_ABOUT THIS TASK_. Repeat the entries exactly, keeping every line as it is.

------------------------

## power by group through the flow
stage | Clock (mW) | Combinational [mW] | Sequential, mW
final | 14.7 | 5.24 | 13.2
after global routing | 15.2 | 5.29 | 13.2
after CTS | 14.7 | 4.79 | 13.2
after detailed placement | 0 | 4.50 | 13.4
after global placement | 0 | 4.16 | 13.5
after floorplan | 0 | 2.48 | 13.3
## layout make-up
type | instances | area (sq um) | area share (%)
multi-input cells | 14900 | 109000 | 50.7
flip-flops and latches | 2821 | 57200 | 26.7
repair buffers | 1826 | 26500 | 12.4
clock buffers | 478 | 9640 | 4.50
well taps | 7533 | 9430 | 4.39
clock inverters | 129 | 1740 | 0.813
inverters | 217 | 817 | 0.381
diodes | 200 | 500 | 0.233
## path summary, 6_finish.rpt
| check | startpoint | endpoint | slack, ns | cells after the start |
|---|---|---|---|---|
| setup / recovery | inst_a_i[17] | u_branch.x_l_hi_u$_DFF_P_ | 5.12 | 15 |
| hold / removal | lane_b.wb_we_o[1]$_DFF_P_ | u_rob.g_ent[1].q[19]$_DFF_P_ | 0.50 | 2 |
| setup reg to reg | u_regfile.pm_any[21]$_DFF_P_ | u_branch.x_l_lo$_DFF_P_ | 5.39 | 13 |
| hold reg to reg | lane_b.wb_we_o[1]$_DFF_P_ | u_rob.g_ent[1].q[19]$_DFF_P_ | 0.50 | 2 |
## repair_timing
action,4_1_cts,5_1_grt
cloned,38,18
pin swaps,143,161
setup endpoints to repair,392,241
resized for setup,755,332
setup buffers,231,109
This design comes from an exercise in tuning for small area, a short achievable clock period and few clock cycles per item on the open sky130 flow, not from production work.
The RTL of this run was laid out without a check of its function.

--- flow/config.mk ---
export PLATFORM = sky130hd
export DESIGN_NAME = rgb_to_hsl_convert
export DESIGN_NICKNAME = rgb_to_hsl_convert
export VERILOG_FILES = /design/flow/design.v
export SDC_FILE = /design/flow/constraint.sdc
export NUM_CORES = 4
export LEC_CHECK = 0
export ABC_AREA = 1
export CAP_MARGIN = 20
export CORE_MARGIN = 2
export CORE_UTILIZATION = 40
export SETUP_SLACK_MARGIN = 4.2
export SLEW_MARGIN = 20
--- flow/constraint.sdc ---
create_clock -name core_clock -period 8.0 [get_ports {i_clk}]
set_input_delay 1.6000 -clock core_clock [delete_from_list [all_inputs] [get_ports {i_clk}]]
set_output_delay 1.6000 -clock core_clock [all_outputs]
set_load 0.01 [all_outputs]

------------------------

_RESPONSE_.
## power by group through the flow
stage | Clock (mW) | Combinational [mW] | Sequential, mW
final | 14.7 | 5.24 | 13.2
after global routing | 15.2 | 5.29 | 13.2
after CTS | 14.7 | 4.79 | 13.2
after detailed placement | 0 | 4.50 | 13.4
after global placement | 0 | 4.16 | 13.5
after floorplan | 0 | 2.48 | 13.3
## layout make-up
type | instances | area (sq um) | area share (%)
multi-input cells | 14900 | 109000 | 50.7
flip-flops and latches | 2821 | 57200 | 26.7
repair buffers | 1826 | 26500 | 12.4
clock buffers | 478 | 9640 | 4.50
well taps | 7533 | 9430 | 4.39
clock inverters | 129 | 1740 | 0.813
inverters | 217 | 817 | 0.381
diodes | 200 | 500 | 0.233
## path summary, 6_finish.rpt
| check | startpoint | endpoint | slack, ns | cells after the start |
|---|---|---|---|---|
| setup / recovery | inst_a_i[17] | u_branch.x_l_hi_u$_DFF_P_ | 5.12 | 15 |
| hold / removal | lane_b.wb_we_o[1]$_DFF_P_ | u_rob.g_ent[1].q[19]$_DFF_P_ | 0.50 | 2 |
| setup reg to reg | u_regfile.pm_any[21]$_DFF_P_ | u_branch.x_l_lo$_DFF_P_ | 5.39 | 13 |
| hold reg to reg | lane_b.wb_we_o[1]$_DFF_P_ | u_rob.g_ent[1].q[19]$_DFF_P_ | 0.50 | 2 |
## repair_timing
action,4_1_cts,5_1_grt
cloned,38,18
pin swaps,143,161
setup endpoints to repair,392,241
resized for setup,755,332
setup buffers,231,109
This design comes from an exercise in tuning for small area, a short achievable clock period and few clock cycles per item on the open sky130 flow, not from production work.
The RTL of this run was laid out without a check of its function.

--- flow/config.mk ---
export PLATFORM = sky130hd
export DESIGN_NAME = rgb_to_hsl_convert
export DESIGN_NICKNAME = rgb_to_hsl_convert
export VERILOG_FILES = /design/flow/design.v
export SDC_FILE = /design/flow/constraint.sdc
export NUM_CORES = 4
export LEC_CHECK = 0
export ABC_AREA = 1
export CAP_MARGIN = 20
export CORE_MARGIN = 2
export CORE_UTILIZATION = 40
export SETUP_SLACK_MARGIN = 4.2
export SLEW_MARGIN = 20
--- flow/constraint.sdc ---
create_clock -name core_clock -period 8.0 [get_ports {i_clk}]
set_input_delay 1.6000 -clock core_clock [delete_from_list [all_inputs] [get_ports {i_clk}]]
set_output_delay 1.6000 -clock core_clock [all_outputs]
set_load 0.01 [all_outputs]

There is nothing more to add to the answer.